The U.S. Energy Information Administration (EIA) predicts that while coal production will fall one percent in 2018, exports will surge 10 percent above 2017. Coal exports were up 32 percent in the first half of 2018 compared to the same time the previous year.

It’s good news for President Donald Trump, who promised to help get coal country back on its feet during the 2016 campaign. Coal is part of Trump’s “energy dominance” agenda.

During Trump’s first year in office, coal exports surged 61 percent, largely thanks to demand in Asia where economic growth increased the amount of coal countries needed to fuel their economies.

Now, it looks like Asian growth will cause U.S. coal exports to further increase. (RELATED: Jerry Brown’s Plan For ‘Negative’ CO2 Emissions Is Based On ‘Science Fiction’)
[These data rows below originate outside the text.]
**src/rtl/rcdc_pkg.sv**
```systemverilog
// Shared constants, register indexes and inter-module types of the RGB 3x3
// convolution filter. No dependencies.
package rcdc_pkg;

  // Default sizes, handed to the top level as parameter defaults.
  localparam int DEF_MAX_WIDTH  = 1024;
  localparam int DEF_MAX_HEIGHT = 1024;
  localparam int DEF_COEF_BITS  = 12;

  // Kernel geometry and pixel range.
  localparam int KSIZE   = 3;
  localparam int TAPS    = KSIZE * KSIZE;
  localparam int PIX_W   = 8;
  localparam int PIX_MAX = 255;
  localparam int NLANES  = 3;

  // Fixed widths of the configuration and result fields.
  localparam int DIV_W  = 12;
  localparam int SIZE_W = 11;
  localparam int POS_W  = 10;

  // Configuration register indexes.
  localparam int CFG_AW = 3;
  localparam logic [CFG_AW-1:0] REG_COEF_TOP    = 3'd0;
  localparam logic [CFG_AW-1:0] REG_COEF_MID    = 3'd1;
  localparam logic [CFG_AW-1:0] REG_COEF_BOTTOM = 3'd2;
  localparam logic [CFG_AW-1:0] REG_DIVISOR     = 3'd3;
  localparam logic [CFG_AW-1:0] REG_WIDTH       = 3'd4;
  localparam logic [CFG_AW-1:0] REG_HEIGHT      = 3'd5;

  // Status and result of one colour lane.
  typedef struct packed {
    logic             done;
    logic [PIX_W-1:0] value;
  } lane_res_t;

  // Position and frame marker of the interior pixel in flight.
  typedef struct packed {
    logic [POS_W-1:0] row;
    logic [POS_W-1:0] col;
    logic             last;
  } pos_t;

endpackage

```
**src/rtl/rcdc_lane.sv**
```systemverilog
// One colour lane: serial multiply-accumulate over the nine window taps,
// then a shift-subtract divider and a clamp to 0..255. Uses rcdc_pkg.
module rcdc_lane #(
  parameter int COEF_BITS = rcdc_pkg::DEF_COEF_BITS
) (
  input  logic                                              clk,
  input  logic                                              rst_n,
  input  logic                                              start_i,
  input  logic [rcdc_pkg::TAPS-1:0][rcdc_pkg::PIX_W-1:0]    samp_i,
  input  logic [rcdc_pkg::TAPS-1:0][COEF_BITS-1:0]          coef_i,
  input  logic [rcdc_pkg::DIV_W-1:0]                        div_i,
  output rcdc_pkg::lane_res_t                               res_o
);
  import rcdc_pkg::*;

  localparam int PW    = PIX_W + 1 + COEF_BITS;
  localparam int SUM_W = PW + 4;
  localparam int DCW   = $clog2(SUM_W + 1);
  localparam int KW    = $clog2(TAPS + 1);

  localparam logic [1:0] L_IDLE = 2'd0;
  localparam logic [1:0] L_MAC  = 2'd1;
  localparam logic [1:0] L_DIV  = 2'd2;

  logic [1:0]              state_r;
  logic [KW-1:0]           k_r;
  logic [DCW-1:0]          dcnt_r;
  logic                    done_r;
  logic [PIX_W-1:0]        value_r;
  logic signed [PW-1:0]    prod_r;
  logic signed [SUM_W-1:0] acc_r;
  logic [DIV_W-1:0]        rem_r;
  logic [SUM_W-1:0]        quo_r;

  logic [KW-1:0]           sel;
  logic signed [PW-1:0]    product;
  logic signed [SUM_W-1:0] acc_sum;
  logic [DIV_W:0]          shifted;
  logic [DIV_W:0]          diff;
  logic                    ge;
  logic [SUM_W-1:0]        quo_nxt;

  // Product of the tap selected by the step counter.
  always_comb begin
    sel     = (k_r < KW'(TAPS)) ? k_r : '0;
    product = $signed({1'b0, samp_i[sel]}) * $signed(coef_i[sel]);
    acc_sum = acc_r + {{(SUM_W - PW){prod_r[PW-1]}}, prod_r};
  end

  // One quotient bit per cycle.
  always_comb begin
    shifted = {rem_r, quo_r[SUM_W-1]};
    diff    = shifted - {1'b0, div_i};
    ge      = (shifted >= {1'b0, div_i});
    quo_nxt = {quo_r[SUM_W-2:0], ge};
  end

  // Sequencer and result register.
  always_ff @(posedge clk) begin
    if (!rst_n) begin
      state_r <= L_IDLE;
      done_r  <= 1'b0;
    end else begin
      case (state_r)
        L_IDLE: begin
          if (start_i) begin
            done_r  <= 1'b0;
            state_r <= L_MAC;
          end
        end
        L_MAC: begin
          if (k_r == KW'(TAPS)) begin
            if (acc_sum <= 0) begin
              // A sum of zero or below always clamps to zero.
              value_r <= '0;
              done_r  <= 1'b1;
              state_r <= L_IDLE;
            end else begin
              state_r <= L_DIV;
            end
          end
        end
        L_DIV: begin
          if (dcnt_r == DCW'(1)) begin
            value_r <= (quo_nxt > SUM_W'(PIX_MAX)) ? PIX_W'(PIX_MAX) : quo_nxt[PIX_W-1:0];
            done_r  <= 1'b1;
            state_r <= L_IDLE;
          end
        end
        default: state_r <= L_IDLE;
      endcase
    end
  end

  // Datapath registers.
  always_ff @(posedge clk) begin
    case (state_r)
      L_IDLE: begin
        k_r   <= '0;
        acc_r <= '0;
      end
      L_MAC: begin
        if (k_r < KW'(TAPS)) begin
          prod_r <= product;
        end
        if (k_r != '0) begin
          acc_r <= acc_sum;
        end
        k_r    <= k_r + KW'(1);
        rem_r  <= '0;
        quo_r  <= acc_sum;
        dcnt_r <= DCW'(SUM_W);
      end
      L_DIV: begin
        rem_r  <= ge ? diff[DIV_W-1:0] : shifted[DIV_W-1:0];
        quo_r  <= quo_nxt;
        dcnt_r <= dcnt_r - DCW'(1);
      end
      default: k_r <= '0;
    endcase
  end

  assign res_o.done  = done_r;
  assign res_o.value = value_r;

endmodule

```
**config.mk**
```make
export PLATFORM = sky130hd
export DESIGN_NAME = rcdc_lane
export DESIGN_NICKNAME = d
export VERILOG_FILES = /design/src/rtl/rcdc_pkg.sv /design/src/rtl/rcdc_lane.sv
export SDC_FILE = /design/constraint.sdc
export NUM_CORES = 1
export LEC_CHECK = 0
export BUFFER_PORTS_ARGS = -buffer_cell sky130_fd_sc_hd__buf_2
export CORE_MARGIN = 4
export CORE_UTILIZATION = 40
export CTS_CLUSTER_SIZE = 30
export DETAILED_ROUTE_END_ITERATION = 8
export SETUP_SLACK_MARGIN = 0.15
export SLEW_MARGIN = 20
export SYNTH_ARGS = -nofsm -noshare
export SYNTH_HDL_FRONTEND = slang
export SYNTH_SLANG_ARGS = --single-unit
```
**constraint.sdc**
```tcl
create_clock -name clk -period 13.38 [get_ports clk]
set_input_delay 1.338 -clock clk [delete_from_list [all_inputs] [get_ports clk]]
set_output_delay 1.338 -clock clk [all_outputs]
set_load 0.01 [all_outputs]
```
==> impl_metrics.toml, run 1 <==
[timing]
slew_headroom_pct = 24.6
timing.clock.skew_ns = 0.00840
setup_repair_after_global_routing_missed_its_margin = "false"
max_slew.worst_pin.slew_ns = 1.13
final_min_period_over_clock_period_pct = 56.4
fmax_mhz = 133
timing_hold_violations_final = 0
final-setup-viol-count = 0
drv_slew = 0
setup-tns-final_ns = 0
post-route-min-period_ns = 7.54

[critical_path]
timing.critical_path.to_type = "flop"
arrival_ns = 7.65
worst_ep_required_time_ns = 13.49
critical_path.startpoint_type = "flop"
critical_path_peak_fanout = 32
worstSetupPathType = "reg -> reg"

[clocking]
cts-hold-fix-buffers = 0
cts.sink_count = 103
cts_max_level = 3
numCtsBuffers = 9
tritoncts_clock_tree = "done"
postCtsResizedCells = 0
clk-insertion-delay-late_ns = 0.36
clkSlewWorstSetupHoldPaths_ns = 0.08
cts-root-to-sink-buffers = 2
cts.root.buffer_cell = "sky130_fd_sc_hd__clkbuf_16"
post_cts_setup_buffers = 0

[floorplanning]
floorplan.initialDensity_pct = 40.5
die_x_um = 176
row_count = 61
chipHeight_um = 176
count_of_pins_on_the_block_boundary = 204
dieArea_um2 = 30900
fp.coreArea_um2 = 27800

[detailed_routing]
initialDrtViolationCount = 501
wl_per_cell_um = 18.1
drt_wl_total_mm = 33.0
detailedRoute.firstPassIterationCount = 5
routed_via_density = 5.32
drt_drc_violations_left = 0
drt.antenna.violating_nets = 0
dr_total_vias = 9705

[synthesis]
synthTopCellsByArea = "sky130_fd_sc_hd__edfxtp_1 27%, sky130_fd_sc_hd__fa_1 14%, sky130_fd_sc_hd__ha_1 9.8%"
syn-cell-area_um2 = 11300
synth_fp_nets = 1624
post_synth_inst_count = 1261
synthDominantCellAreaShare_pct = 26.7
synth.cells.most_frequent = "173 x sky130_fd_sc_hd__inv_1, 143 x sky130_fd_sc_hd__nand2_1, 102 x sky130_fd_sc_hd__nor2_1"
synth.ff_latch_count = 103
synth_edf_count = 100
synth.yosys.seq_area_share_pct = 27.2
proportion_of_synthesized_flip_flops_having_asynchronous_set_or_reset_pct = 0
netlist-cell-type-count = 74
synth-warning-count = 0
netlist.top_cell.by_area = "sky130_fd_sc_hd__edfxtp_1"
synthMostInstantiatedCell = "sky130_fd_sc_hd__inv_1"
ys.flop_type = "sky130_fd_sc_hd__edfxtp_1"
syn_area_per_cell_um2 = 8.92

[min_path]
min-delay-path-class = "reg -> reg"

[place]
gp_routability_congestion = 0.984
placed_cell_area_um2 = 12700
dp_hpwl_mm = 27.3
io_buffer_count = 203

[flow_run]
maxcap_violations = 0

[global_routing]
globalRoute.totalOverflow = 0
grt_antenna_before_repair = 0
grt_start_max_net_pins = 47
groute.usage.overall_pct = 21.1
via_count_of_the_first_global_routing_pass = 9949
first_pass_grt_wire_length_mm = 52.0

[finish]
final_cell_area_um2 = 13000
nets = 1803
layout-drive-gt1-share_pct = 19.3
antennaDiodeCount = 0
synthesis_to_finish_area_growth_pct = 15.3

[outcome]
outcome = "finished, final reports clean"
## worst max-delay path, cell delays in order, from the launching register on
cell and delay, ns:
sky130_fd_sc_hd__edfxtp_1 0.59, sky130_fd_sc_hd__inv_1 0.30, sky130_fd_sc_hd__nand2_2 0.43, sky130_fd_sc_hd__buf_4 0.44
sky130_fd_sc_hd__nand2_1 0.11, sky130_fd_sc_hd__a32oi_1 0.32, sky130_fd_sc_hd__o21ai_0 0.15, sky130_fd_sc_hd__o21ai_1 0.65
sky130_fd_sc_hd__nand2_1 0.17, sky130_fd_sc_hd__fa_1 0.54, sky130_fd_sc_hd__inv_1 0.05, sky130_fd_sc_hd__fa_1 0.45
sky130_fd_sc_hd__ha_1 0.29, sky130_fd_sc_hd__inv_1 0.05, sky130_fd_sc_hd__fa_1 0.53, sky130_fd_sc_hd__inv_1 0.08
sky130_fd_sc_hd__fa_1 0.49, sky130_fd_sc_hd__a21o_1 0.21, sky130_fd_sc_hd__a21oi_1 0.22, sky130_fd_sc_hd__o21bai_1 0.13
sky130_fd_sc_hd__a211o_1 0.32, sky130_fd_sc_hd__nand3_1 0.09, sky130_fd_sc_hd__a31oi_1 0.15, sky130_fd_sc_hd__nand4_1 0.14
sky130_fd_sc_hd__nand4b_1 0.10, sky130_fd_sc_hd__a21oi_1 0.19, sky130_fd_sc_hd__xnor2_1 0.09
## layout by cell type (no fill, tap or decap), types with 7 or more instances in the layout
master                      Yosys  routed
sky130_fd_sc_hd__buf_2          5     203
sky130_fd_sc_hd__inv_1        173     173
sky130_fd_sc_hd__nand2_1      143     142
sky130_fd_sc_hd__nor2_1       102     102
sky130_fd_sc_hd__edfxtp_1     100     100
sky130_fd_sc_hd__ha_1          88      88
sky130_fd_sc_hd__fa_1          80      80
sky130_fd_sc_hd__a21oi_1       58      56
sky130_fd_sc_hd__o21ai_0       48      48
sky130_fd_sc_hd__mux2i_1       34      34
sky130_fd_sc_hd__nand3_1       33      33
sky130_fd_sc_hd__xnor2_1       31      31
sky130_fd_sc_hd__nor2b_1       27      27
sky130_fd_sc_hd__a211oi_1      23      23
sky130_fd_sc_hd__a31oi_1       20      20
sky130_fd_sc_hd__and2_1        18      18
sky130_fd_sc_hd__nand2b_1      16      16
sky130_fd_sc_hd__o31ai_1       16      16
sky130_fd_sc_hd__buf_4          1      16
sky130_fd_sc_hd__xor2_1        15      15
sky130_fd_sc_hd__mux2_2        14      14
sky130_fd_sc_hd__o22ai_1       12      12
sky130_fd_sc_hd__nor3_1        12      12
sky130_fd_sc_hd__and3_1        12      12
sky130_fd_sc_hd__or2_2         10      10
sky130_fd_sc_hd__a32oi_1       10      10
sky130_fd_sc_hd__a21o_1         9       9
sky130_fd_sc_hd__a211o_1        9       9
sky130_fd_sc_hd__clkbuf_16      0       9
sky130_fd_sc_hd__or3_1          7       7
## layer usage
metal	share of wire, %	track usage, %	up-vias
met5	0	0	-
met4	4.7	9.78	0
met3	4.2	2.63	64
met2	51	39.2	297
met1	40	24.2	4610
li1	-	-	4734
## layout make-up
cell class | instances | area, um2
clock inverters | 7 | 67.6
repair buffers | 219 | 1140
flip-flops and latches | 103 | 3060
well taps | 378 | 473
multi-input cells | 933 | 7350
inverters | 174 | 653
clock buffers | 9 | 225
fillers | 2791 | 14800
## worst paths after layout
kind | start | endpoint | slack, ns | depth (start not counted)
hold reg to reg | done_r | done_r | 0.47 | 2
setup reg to reg | k_r[3] | prod_r[20] | 5.84 | 26
hold / removal | done_r | done_r | 0.47 | 2
setup / recovery | k_r[3] | prod_r[20] | 5.84 | 26
## per-stage QoR
stage	cells	hold slack, ns	worst slack, ns	util [%]
after global placement	1807	0.443	6.08	45.6
after detailed placement	1807	0.455	5.92	45.6
final	1823	0.467	5.84	46.7
after floorplan	1261	0.435	7.03	-
after CTS	1823	0.465	5.89	46.7
after global routing	1823	0.493	5.25	46.7
## registers in the layout, summed over array words and instances, names as in the netlist
name and flops:
dcnt_r 5, state_r 2, k_r 4, rem_r 12, value_r 8, quo_r 25, done_r 1, acc_r 25
prod_r 21
## cell families (layout without fill, tap and decap cells)
| logic type | Yosys count | in the layout | share of synthesized area (%) |
|---|---|---|---|
| AND/OR/NAND/NOR | 404 | 404 | 16.9 |
| flip-flops | 103 | 103 | 27.2 |
| multiplexers | 50 | 50 | 4.83 |
| AO/OA/AOI/OAI | 265 | 265 | 15.8 |
| XOR/XNOR | 46 | 46 | 3.58 |
| buffers and inverters | 225 | 409 | 7.66 |
| adder cells (fa/ha/maj) | 168 | 168 | 24.0 |
Power of run 1 is left out: the tool's default activity adds up to more than one toggle a clock period on the data nets, which glitch-free logic cannot reach.
==> inputs of run 2 (changes only) <==
==> constraint.sdc (replaced) <==
create_clock -name clk -period 7.2 [get_ports clk]
set_input_delay 0.72 -clock clk [delete_from_list [all_inputs] [get_ports clk]]
set_output_delay 0.72 -clock clk [all_outputs]
set_load 0.01 [all_outputs]
==> impl_metrics.toml, run 2 (same netlist as run 1, synthesis figures left out) <==
[timing]
setup-tns-final_ns = 0
drv_slew = 0
timing.clock.skew_ns = 0.0165
final-setup-viol-count = 0
final_min_period_over_clock_period_pct = 91.5
hold-worst-slack_ns = 0.460
setup_slack_ns = 0.611
fmax_mhz = 152
max_slew.worst_pin.slew_ns = 1.14
setup_repair_after_global_routing_missed_its_margin = "true"
slew_headroom_pct = 23.2
timing_hold_violations_final = 0
post-route-min-period_ns = 6.59

[clocking]
tritoncts_clock_tree = "done"
clk-insertion-delay-late_ns = 0.36
clkSlewWorstSetupHoldPaths_ns = 0.08
cts.root.buffer_cell = "sky130_fd_sc_hd__clkbuf_16"
cts_max_level = 3
cts-root-to-sink-buffers = 2
cts-hold-fix-buffers = 0
numCtsBuffers = 9
cts.sink_count = 103

[floorplanning]
die_x_um = 176
chipHeight_um = 176
row_count = 61
floorplan.initialDensity_pct = 40.5
dieArea_um2 = 30900
fp.coreArea_um2 = 27800
count_of_pins_on_the_block_boundary = 204

[detailed_routing]
wl_per_cell_um = 18.0
dr_total_vias = 9782
detailedRoute.firstPassIterationCount = 5
drt.antenna.violating_nets = 0
initialDrtViolationCount = 492
routed_via_density = 5.32
drt_wl_total_mm = 33.0
drt_drc_violations_left = 0

[critical_path]
worst_ep_required_time_ns = 7.31
critical_path.startpoint_type = "flop"
arrival_ns = 6.70
critical_path_peak_fanout = 15
timing.critical_path.to_type = "flop"
worstSetupPathType = "reg -> reg"
reg2reg_setup_slack_ns = 0.61

[place]
dp_hpwl_mm = 27.3
pre_cts_ws_ns = 0.566
io_buffer_count = 203
gp_routability_congestion = 1.04

[global_routing]
first_pass_grt_wire_length_mm = 53.3
via_count_of_the_first_global_routing_pass = 10100
groute.usage.overall_pct = 21.5
grt_antenna_before_repair = 2
globalRoute.totalOverflow = 0
grt_start_max_net_pins = 47

[min_path]
min-delay-path-class = "reg -> reg"

[finish]
nets = 1819
synthesis_to_finish_area_growth_pct = 16.6
layout_commonest_cell = "sky130_fd_sc_hd__buf_2"
layout-drive-gt1-share_pct = 20.3
post-route-util_pct = 47.2
biggestRegsByFlops = "acc_r (25), quo_r (25), prod_r (21)"
layout.cells.most_common_list = "203 x sky130_fd_sc_hd__buf_2, 173 x sky130_fd_sc_hd__inv_1, 142 x sky130_fd_sc_hd__nand2_1, 102 x sky130_fd_sc_hd__nor2_1, 100 x sky130_fd_sc_hd__edfxtp_1"

[flow_run]
maxcap_violations = 0

[outcome]
outcome = "finished, final reports clean"
## run 2: what timing repair did
item,4_1_cts,5_1_grt
buffers inserted,0,0
endpoints found under the setup margin,0,4
resized for setup,0,3
## run 2: routing by layer
layer  vias up  wire length, um  track usage, %
li1       4775                -               -
met1      4628            13900            26.6
met2       310            16100            37.7
met3        69             1540            2.73
met4         0             1470            9.29
met5         -                0               0
## run 2: path summary, 6_finish.rpt
kind,startpoint,to,cells after the start
worst min-delay path,done_r,done_r,2
worst max register to register,k_r[0],prod_r[20],27
worst min register to register,done_r,done_r,2
worst max-delay path,k_r[0],prod_r[20],27
## run 2: critical path: stages (launching register included)
cell	delay [ns]
sky130_fd_sc_hd__edfxtp_1	0.51
sky130_fd_sc_hd__inv_1	0.27
sky130_fd_sc_hd__ha_1	0.19
sky130_fd_sc_hd__nand2b_1	0.22
sky130_fd_sc_hd__or2_2	0.50
sky130_fd_sc_hd__nand2_1	0.10
sky130_fd_sc_hd__o22ai_1	0.09
sky130_fd_sc_hd__nor2_1	0.11
sky130_fd_sc_hd__buf_4	0.20
sky130_fd_sc_hd__nand2_1	0.09
sky130_fd_sc_hd__fa_1	0.54
sky130_fd_sc_hd__inv_1	0.05
sky130_fd_sc_hd__fa_1	0.45
sky130_fd_sc_hd__ha_1	0.29
sky130_fd_sc_hd__inv_1	0.05
sky130_fd_sc_hd__fa_1	0.52
sky130_fd_sc_hd__inv_1	0.07
sky130_fd_sc_hd__fa_1	0.45
sky130_fd_sc_hd__a21o_1	0.20
sky130_fd_sc_hd__a21oi_1	0.23
sky130_fd_sc_hd__o21bai_1	0.13
sky130_fd_sc_hd__a211o_1	0.33
sky130_fd_sc_hd__nand3_1	0.10
sky130_fd_sc_hd__a31oi_1	0.16
sky130_fd_sc_hd__nand4_1	0.13
sky130_fd_sc_hd__nand4b_1	0.09
sky130_fd_sc_hd__a21oi_1	0.18
sky130_fd_sc_hd__xnor2_1	0.07
## run 2: stage by stage
step                      instances  instance area, um2
after floorplan                1261               11300
after global placement         1823               12800
after detailed placement       1823               12800
after CTS                      1839               13100
after global routing           1840               13100
final                          1840               13100
## run 2: cell type report
class | instances | area (um2)
clock buffers | 9 | 225
fillers | 2768 | 14700
clock inverters | 7 | 76.3
diodes | 1 | 2.50
inverters | 174 | 653
repair buffers | 235 | 1260
flip-flops and latches | 103 | 3060
multi-input cells | 933 | 7370
well taps | 378 | 473
Power of run 2 is left out for the same reason.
“Three of the top five destinations for U.S. coal exports are in Asia, with India, South Korea, and Japan accounting for more than one-third of U.S. exports through March,” EIA reported Tuesday.

EIA’s newest energy outlook nearly doubled estimated coal exports in 2018 estimates issued in August on expectations demand in Asia would “remain strong” in the coming years. EIA expects exports to fall slightly in 2019, but still be above 2017 levels.

In August, EIA estimated coal exports would grow 5.7 percent in 2018, which has now been revised upward to 10 percent growth next year.

Obviously, there are larger global trends at work when it comes to coal exports, which experts say make it hard to attribute Trump administration policies to booming exports.

Critics have gone after Trump for giving false hope to coal mining communities with promises of bringing back coal jobs.

“Trump’s false promise that he can bring back coal is really exposed as so much coal dust and mirrors by this executive order, since utilities will continue to use natural gas instead of coal,” former Clinton administration official Paul Bledsoe told The Washington Post last year.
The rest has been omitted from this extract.